As an anecdotal case, my sister and I grew up poor. She's 6 years older than me but I'm doing significantly better than she is economically. We were raised in the same environment, had the same nutrition, went to the same school, have similar genetics. I could relate all to well to the "mom hiding the foodstamps" line noted in the article.

I think the area where our paths diverged was in terms of the choices we made as a way of dealing with the stress we faced. She found comfort in other people, I isolated myself. She got pregnant at a young age, I cut off other people and focused on my studies. She got married, I worked to get get enough financial aid to go to college. She got divorced and is struggling to support two kids, I have a good career but have never had a serious relationship.

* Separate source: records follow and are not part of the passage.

==> src/rtl/fft_pingpong_buffer.sv <==
// Two-bank ping-pong sample buffer: streamed fill side, random-access process side,
// automatic bank swap when the fill bank is full and the process bank is free.
module fft_pingpong_buffer
   import fft_pingpong_buffer_pkg::*;
#(
   parameter int unsigned DATA_W = DEF_DATA_W,
   parameter int unsigned ADDR_W = DEF_ADDR_W,
   parameter int unsigned CNT_W  = DEF_CNT_W
) (
   input  logic              clk,
   input  logic              rst,
   input  logic              wr_valid,
   output logic              wr_ready,
   input  logic [DATA_W-1:0] wr_data,
   input  logic              bitrev_en,
   output logic              frame_avail,
   input  logic              rd_en,
   input  logic [ADDR_W-1:0] rd_addr,
   output logic [DATA_W-1:0] rd_data,
   output logic              rd_valid,
   input  logic              proc_done,
   output logic              proc_bank,
   output logic [CNT_W-1:0]  frame_cnt
);

   localparam logic [ADDR_W-1:0] LAST_IDX = '1;

   function automatic logic [ADDR_W-1:0] bitrev(input logic [ADDR_W-1:0] a);
      return {<<{a}};
   endfunction

   logic              fill_bank_q, fill_bank_d;
   logic              proc_bank_q, proc_bank_d;
   logic [ADDR_W-1:0] fill_cnt_q,  fill_cnt_d;
   logic              fill_full_q, fill_full_d;
   logic              proc_busy_q, proc_busy_d;
   logic [CNT_W-1:0]  frame_cnt_q, frame_cnt_d;
   logic              rd_valid_q,  rd_valid_d;
   logic              rd_sel_q,    rd_sel_d;
   logic              rd_seen_q,   rd_seen_d;

   logic              accept;
   logic              swap;
   logic              rd_go;
   logic [ADDR_W-1:0] wr_addr;
   logic [DATA_W-1:0] bank_rdata [NUM_BANKS];

   // Handshake, swap decision and next-state for fill/process control.
   always_comb begin
      fill_bank_d = fill_bank_q;
      proc_bank_d = proc_bank_q;
      fill_cnt_d  = fill_cnt_q;
      fill_full_d = fill_full_q;
      proc_busy_d = proc_busy_q;
      frame_cnt_d = frame_cnt_q;
      rd_sel_d    = rd_sel_q;
      rd_seen_d   = rd_seen_q;

      wr_ready   = !fill_full_q && !rst;
      accept     = wr_valid && wr_ready;
      wr_addr    = bitrev_en ? bitrev(fill_cnt_q) : fill_cnt_q;
      swap       = fill_full_q && (!proc_busy_q || proc_done);
      rd_go      = rd_en && proc_busy_q;
      rd_valid_d = rd_go;

      // accept needs !fill_full and swap needs fill_full, so they never coincide
      if (accept) begin
         fill_cnt_d = fill_cnt_q + ADDR_W'(1);
         if (fill_cnt_q == LAST_IDX) begin
            fill_full_d = 1'b1;
         end
      end

      if (swap) begin
         fill_bank_d = proc_bank_q;
         proc_bank_d = fill_bank_q;
         fill_cnt_d  = '0;
         fill_full_d = 1'b0;
         proc_busy_d = 1'b1;
         frame_cnt_d = frame_cnt_q + CNT_W'(1);
      end else if (proc_done && proc_busy_q) begin
         proc_busy_d = 1'b0;
      end

      // remember which bank answered so the output mux follows the pre-swap bank
      if (rd_go) begin
         rd_sel_d  = proc_bank_q;
         rd_seen_d = 1'b1;
      end
   end

   // Control registers; sample memory is deliberately left out of reset.
   always_ff @(posedge clk) begin
      if (rst) begin
         fill_bank_q <= 1'b0;
         proc_bank_q <= 1'b1;
         fill_cnt_q  <= '0;
         fill_full_q <= 1'b0;
         proc_busy_q <= 1'b0;
         frame_cnt_q <= '0;
         rd_valid_q  <= 1'b0;
         rd_sel_q    <= 1'b0;
         rd_seen_q   <= 1'b0;
      end else begin
         fill_bank_q <= fill_bank_d;
         proc_bank_q <= proc_bank_d;
         fill_cnt_q  <= fill_cnt_d;
         fill_full_q <= fill_full_d;
         proc_busy_q <= proc_busy_d;
         frame_cnt_q <= frame_cnt_d;
         rd_valid_q  <= rd_valid_d;
         rd_sel_q    <= rd_sel_d;
         rd_seen_q   <= rd_seen_d;
      end
   end

   for (genvar b = 0; b < NUM_BANKS; b++) begin : g_bank
      fft_pingpong_buffer_mem_bank #(
         .DATA_W (DATA_W),
         .ADDR_W (ADDR_W)
      ) u_bank (
         .clk   (clk),
         .we    (accept && (fill_bank_q == 1'(b))),
         .waddr (wr_addr),
         .wdata (wr_data),
         .re    (rd_go && (proc_bank_q == 1'(b))),
         .raddr (rd_addr),
         .rdata (bank_rdata[b])
      );
   end

   // Output read mux over the bank read registers; zero until the first read after reset.
   always_comb begin
      rd_data = rd_seen_q ? bank_rdata[rd_sel_q] : '0;
   end

   assign rd_valid    = rd_valid_q;
   assign frame_avail = proc_busy_q;
   assign proc_bank   = proc_bank_q;
   assign frame_cnt   = frame_cnt_q;

endmodule : fft_pingpong_buffer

It could have just as easily gone the other way for both of us. I could've gotten some girl pregnant, she could've gone to college and become successful. Perhaps that's the random element of chance noted by the article's author, but I still think it came down to the choices we made.

For what it's worth, I don't think I'm better than her at all. It has taken me years to realize that we both did what we did as a way to deal with our mental issues. I'm still fucked up in my own way, but I guess I'm lucky in that I don't have to worry about making my rent payment or putting food on the table (though, as the article's author also stated, I still feel like the rug is about to be pulled out from under me and I'll have to live on the street).

One thing that does bother me, however, is that my sister to this day says, "I wish I could [something]" or "It must be nice to [something]" in response to what I do. It discredits the effort I put into what I have accomplished. Even if luck played a small role, I still put in a whole lot of effort. On top of that she criticizes me for my reclusive nature, which is a real low blow, in my opinion, and has made our relationship as adults rocky, to say the least.

Forgive my rambling. Just seems like this article was something I could really relate to.



The author acknowledges that choices are at play here; what he's arguing is that your ODDS become a lot lower from being poor.

It sounds like you're equating the ways in which you're fucked up with the ways in which she's fucked up. That may well be true; on the other hand, your kind of fucked up might increase the odds of your offspring doing well, whereas hers might not -- so in that way, your "way" was better even if your subjective evaluation of your own condition is not any better than your sister's.

Also, you resent your sister saying "It must be nice...", and I agree, it would be better if she didn't say that to you. On the other hand, aren't you (sort of) doing the same thing if you wish you had some social/personal component that your sister does but you don't?


>On the other hand, aren't you (sort of) doing the same thing if you wish you had some social/personal component that your sister does but you don't?

Maybe I think that at times, but I don't say it to her face (or really to anyone) in an effort to gain sympathy, which seems to be her motive when making those comments. I think that's a pretty big distinction.

I definitely agree with your other points, though. I don't want kids, but if I did I would be in a better position to provide for them that gives them an advantage over kids that grew up in the sort of situation hers have.